Controlling access to a shared resource such as a file or a data structure in a multithreaded environment is a commonplace problem. Typically, you'd like to allow any number of threads to simultaneously read from or otherwise access a resource, but you want only one thread at a time to be able to write to or otherwise modify the resource. That is, read operations can go on in parallel, but write operations must be serialized -- and reads and writes can't go on simultaneously. Moreover, it's nice if the write requests are guaranteed to be processed in the order they are received so that sequential writes to a file, for example, are indeed sequential.
The simplest solution to this problem is to lock the entire data structure -- just synchronize everything. But this approach is too simplistic to be workable in the real world. With most resources (such as data structures and file systems), there's absolutely no problem with multiple threads all accessing a shared resource simultaneously, provided the resource isn't modified while it's being accessed. If the "read" operations were all synchronized methods, though, no thread could read while another was in the process of reading: You'd effectively serialize the read operations.

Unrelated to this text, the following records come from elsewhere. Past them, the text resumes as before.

==> src/rtl/router_pkg.sv <==
// Shared types and limits for the N-port router control FSM.
package router_pkg;

  localparam int ROUTER_MAX_PORTS = 8;
  localparam int IDX_W            = $clog2(ROUTER_MAX_PORTS);

  typedef enum logic [3:0] {
    ST_DECODE       = 4'd0,
    ST_LFD          = 4'd1,
    ST_LOAD_DATA    = 4'd2,
    ST_LOAD_PARITY  = 4'd3,
    ST_CHECK_PARITY = 4'd4,
    ST_FIFO_FULL    = 4'd5,
    ST_LAF          = 4'd6,
    ST_WAIT_EMPTY   = 4'd7,
    ST_DROP         = 4'd8
  } router_state_e;

endpackage

==> src/rtl/router_wait_timer.sv <==
// WAIT_EMPTY timeout timer: reloads on clear, counts down while enabled,
// flags expiry at terminal count. Only used when ROUTER_FSM_TIMEOUT_EN is defined.
module router_wait_timer #(
  parameter int TIMEOUT_CYC = 64
) (
  input  logic clockf,
  input  logic resetf,
  input  logic clear,
  input  logic enable,
  output logic expired
);

  localparam logic [15:0] LOAD_VAL = 16'(TIMEOUT_CYC - 1);

  logic [15:0] count;

  always_ff @(posedge clockf or posedge resetf) begin
    if (resetf) begin
      count <= '0;
    end else if (clear) begin
      count <= LOAD_VAL;
    end else if (enable && (count != '0)) begin
      count <= count - 16'd1;
    end
  end

  assign expired = enable && (count == '0);

endmodule

==> src/rtl/router_fsm_nport.sv <==
// N-port router control FSM with Moore-decoded register-block/FIFO controls.
// Optional WAIT_EMPTY timeout-to-drop is enabled by defining ROUTER_FSM_TIMEOUT_EN.
//
// state           | meaning
// DECODE          | idle, waiting for a header; latches port_sel
// LFD             | load first (header) byte
// LOAD_DATA       | stream payload into selected FIFO
// LOAD_PARITY     | load trailing parity byte
// CHECK_PARITY    | parity compare in register block
// FIFO_FULL       | selected FIFO full, stalled
// LAF             | load after full, resume where the stall hit
// WAIT_EMPTY      | header seen but selected FIFO not yet empty
// DROP            | invalid destination, discard until pkt_valid falls
module router_fsm_nport
  import router_pkg::*;
#(
  parameter int  NUM_PORTS   = 3,
  parameter int  TIMEOUT_CYC = 64,
  localparam int ADDR_W      = $clog2(NUM_PORTS)
) (
  input  logic                 clockf,
  input  logic                 resetf,
  input  logic                 pkt_valid,
  input  logic [ADDR_W-1:0]    data_in,
  input  logic [NUM_PORTS-1:0] fifo_full,
  input  logic [NUM_PORTS-1:0] fifo_empty,
  input  logic [NUM_PORTS-1:0] soft_reset,
  input  logic                 parity_done,
  input  logic                 low_pkt_valid,
  output logic                 detect_add,
  output logic                 lfd_state,
  output logic                 ld_state,
  output logic                 laf_state,
  output logic                 full_state,
  output logic                 rst_int_reg,
  output logic                 write_enb_reg,
  output logic                 busy,
  output logic                 drop_pkt,
  output logic [ADDR_W-1:0]    port_sel,
  output logic                 timeout
);

  if (NUM_PORTS < 2 || NUM_PORTS > ROUTER_MAX_PORTS ||
      TIMEOUT_CYC < 2 || TIMEOUT_CYC > 65535) begin : g_param_check
    $error("router_fsm_nport: NUM_PORTS or TIMEOUT_CYC out of range");
  end

  router_state_e state, state_nxt;

  logic [ROUTER_MAX_PORTS-1:0] full_ext, empty_ext, soft_ext;
  logic [IDX_W-1:0]            sel_idx, din_idx;
  logic                        din_oob;
  logic                        tmr_expired;

  // Widen per-port flags so an out-of-range index reads 0 instead of X.
  assign full_ext  = ROUTER_MAX_PORTS'(fifo_full);
  assign empty_ext = ROUTER_MAX_PORTS'(fifo_empty);
  assign soft_ext  = ROUTER_MAX_PORTS'(soft_reset);
  assign sel_idx   = IDX_W'(port_sel);
  assign din_idx   = IDX_W'(data_in);
  assign din_oob   = int'(data_in) >= NUM_PORTS;

`ifdef ROUTER_FSM_TIMEOUT_EN
  router_wait_timer #(
    .TIMEOUT_CYC(TIMEOUT_CYC)
  ) u_wait_timer (
    .clockf (clockf),
    .resetf (resetf),
    .clear  (state != ST_WAIT_EMPTY),
    .enable (state == ST_WAIT_EMPTY),
    .expired(tmr_expired)
  );

  // Only an expiry can take WAIT_EMPTY to DROP, so this marks the first DROP cycle.
  always_ff @(posedge clockf or posedge resetf) begin
    if (resetf) begin
      timeout <= 1'b0;
    end else begin
      timeout <= (state == ST_WAIT_EMPTY) && (state_nxt == ST_DROP);
    end
  end
`else
  assign tmr_expired = 1'b0;
  assign timeout     = 1'b0;
`endif

  always_ff @(posedge clockf or posedge resetf) begin
    if (resetf) begin
      state    <= ST_DECODE;
      port_sel <= '0;
    end else begin
      state <= state_nxt;
      if (state == ST_DECODE && pkt_valid) begin
        port_sel <= data_in;
      end
    end
  end

  always_comb begin
    state_nxt = state;
    case (state)
      ST_DECODE: begin
        if (pkt_valid) begin
          if (din_oob)                 state_nxt = ST_DROP;
          else if (empty_ext[din_idx]) state_nxt = ST_LFD;
          else                         state_nxt = ST_WAIT_EMPTY;
        end
      end
      ST_LFD:          state_nxt = ST_LOAD_DATA;
      ST_LOAD_DATA: begin
        if (full_ext[sel_idx]) state_nxt = ST_FIFO_FULL;
        else if (!pkt_valid)   state_nxt = ST_LOAD_PARITY;
      end
      ST_LOAD_PARITY:  state_nxt = ST_CHECK_PARITY;
      ST_CHECK_PARITY: state_nxt = full_ext[sel_idx] ? ST_FIFO_FULL : ST_DECODE;
      ST_FIFO_FULL: begin
        if (!full_ext[sel_idx]) state_nxt = ST_LAF;
      end
      ST_LAF: begin
        if (parity_done)        state_nxt = ST_DECODE;
        else if (low_pkt_valid) state_nxt = ST_LOAD_PARITY;
        else                    state_nxt = ST_LOAD_DATA;
      end
      ST_WAIT_EMPTY: begin
        if (empty_ext[sel_idx]) state_nxt = ST_LFD;
        else if (tmr_expired)   state_nxt = ST_DROP;
      end
      ST_DROP: begin
        if (!pkt_valid) state_nxt = ST_DECODE;
      end
      default:         state_nxt = ST_DECODE;
    endcase

    if (soft_ext[sel_idx] && state != ST_DECODE && state != ST_DROP) begin
      state_nxt = ST_DECODE;
    end
  end

  assign detect_add    = (state == ST_DECODE);
  assign lfd_state     = (state == ST_LFD);
  assign ld_state      = (state == ST_LOAD_DATA);
  assign laf_state     = (state == ST_LAF);
  assign full_state    = (state == ST_FIFO_FULL);
  assign rst_int_reg   = (state == ST_CHECK_PARITY);
  assign drop_pkt      = (state == ST_DROP);
  assign write_enb_reg = (state inside {ST_LOAD_DATA, ST_LOAD_PARITY, ST_LAF});
  assign busy          = !(state inside {ST_DECODE, ST_LOAD_DATA, ST_DROP});

endmodule

==> config.mk <==
export PLATFORM = sky130hd
export DESIGN_NAME = router_fsm_nport
export DESIGN_NICKNAME = d
export VERILOG_FILES = /design/src/rtl/router_pkg.sv /design/src/rtl/router_wait_timer.sv /design/src/rtl/router_fsm_nport.sv
export SDC_FILE = /design/constraint.sdc
export NUM_CORES = 1
export LEC_CHECK = 0
export CAP_MARGIN = 10
export CORE_UTILIZATION = 41
export CTS_CLUSTER_DIAMETER = 200
export DETAILED_ROUTE_END_ITERATION = 6
export PLACE_DENSITY = 0.78
export SLEW_MARGIN = 5
export SYNTH_ARGS = -nofsm -noshare
export SYNTH_HDL_FRONTEND = slang
export SYNTH_HIERARCHICAL = 1
export SYNTH_SLANG_ARGS = --single-unit
export TNS_END_PERCENT = 100
==> constraint.sdc <==
create_clock -name clockf -period 2 [get_ports clockf]
set_input_delay 0.5 -clock clockf [delete_from_list [all_inputs] [get_ports clockf]]
set_output_delay 0.5 -clock clockf [all_outputs]
set_load 0.03 [all_outputs]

This problem is solved using a reader/writer lock. An attempt to acquire the lock for reading will block only if any write operations are in progress, so simultaneous read operations are the norm. An attempt to acquire the lock for writing will block while ether read or write operations are in progress, and the requesting thread will be released when the current read or write completes. Write operations are serialized (on a first-come, first-served basis in the current implementation), so that no two writing threads will be permitted to write simultaneously. Readers who are waiting when a writer thread completes are permitted to execute (in parallel) before subsequent write operations are permitted.
Listing 3 implements a reader/writer lock that behaves as I've just described. Generally, you'll use it like this:
public class Data_structure_or_resource { Reader_writer lock = new Reader_writer(); public void access( ) { try { lock.request_read(); // do the read/access operation here. } finally { lock.read_accomplished(); } } public void modify( ) { try { lock.request_write(); // do the write/modify operation here. } finally { lock.write_accomplished(); } } }
I've also provided nonblocking versions of request_write() (request_immediate_write(), Listing 3, line 65) and request_read() (request_immediate_read(), Listing 3, line 24), which return error flags (false) if they can't get the resource, but these are not used as often as the blocking forms.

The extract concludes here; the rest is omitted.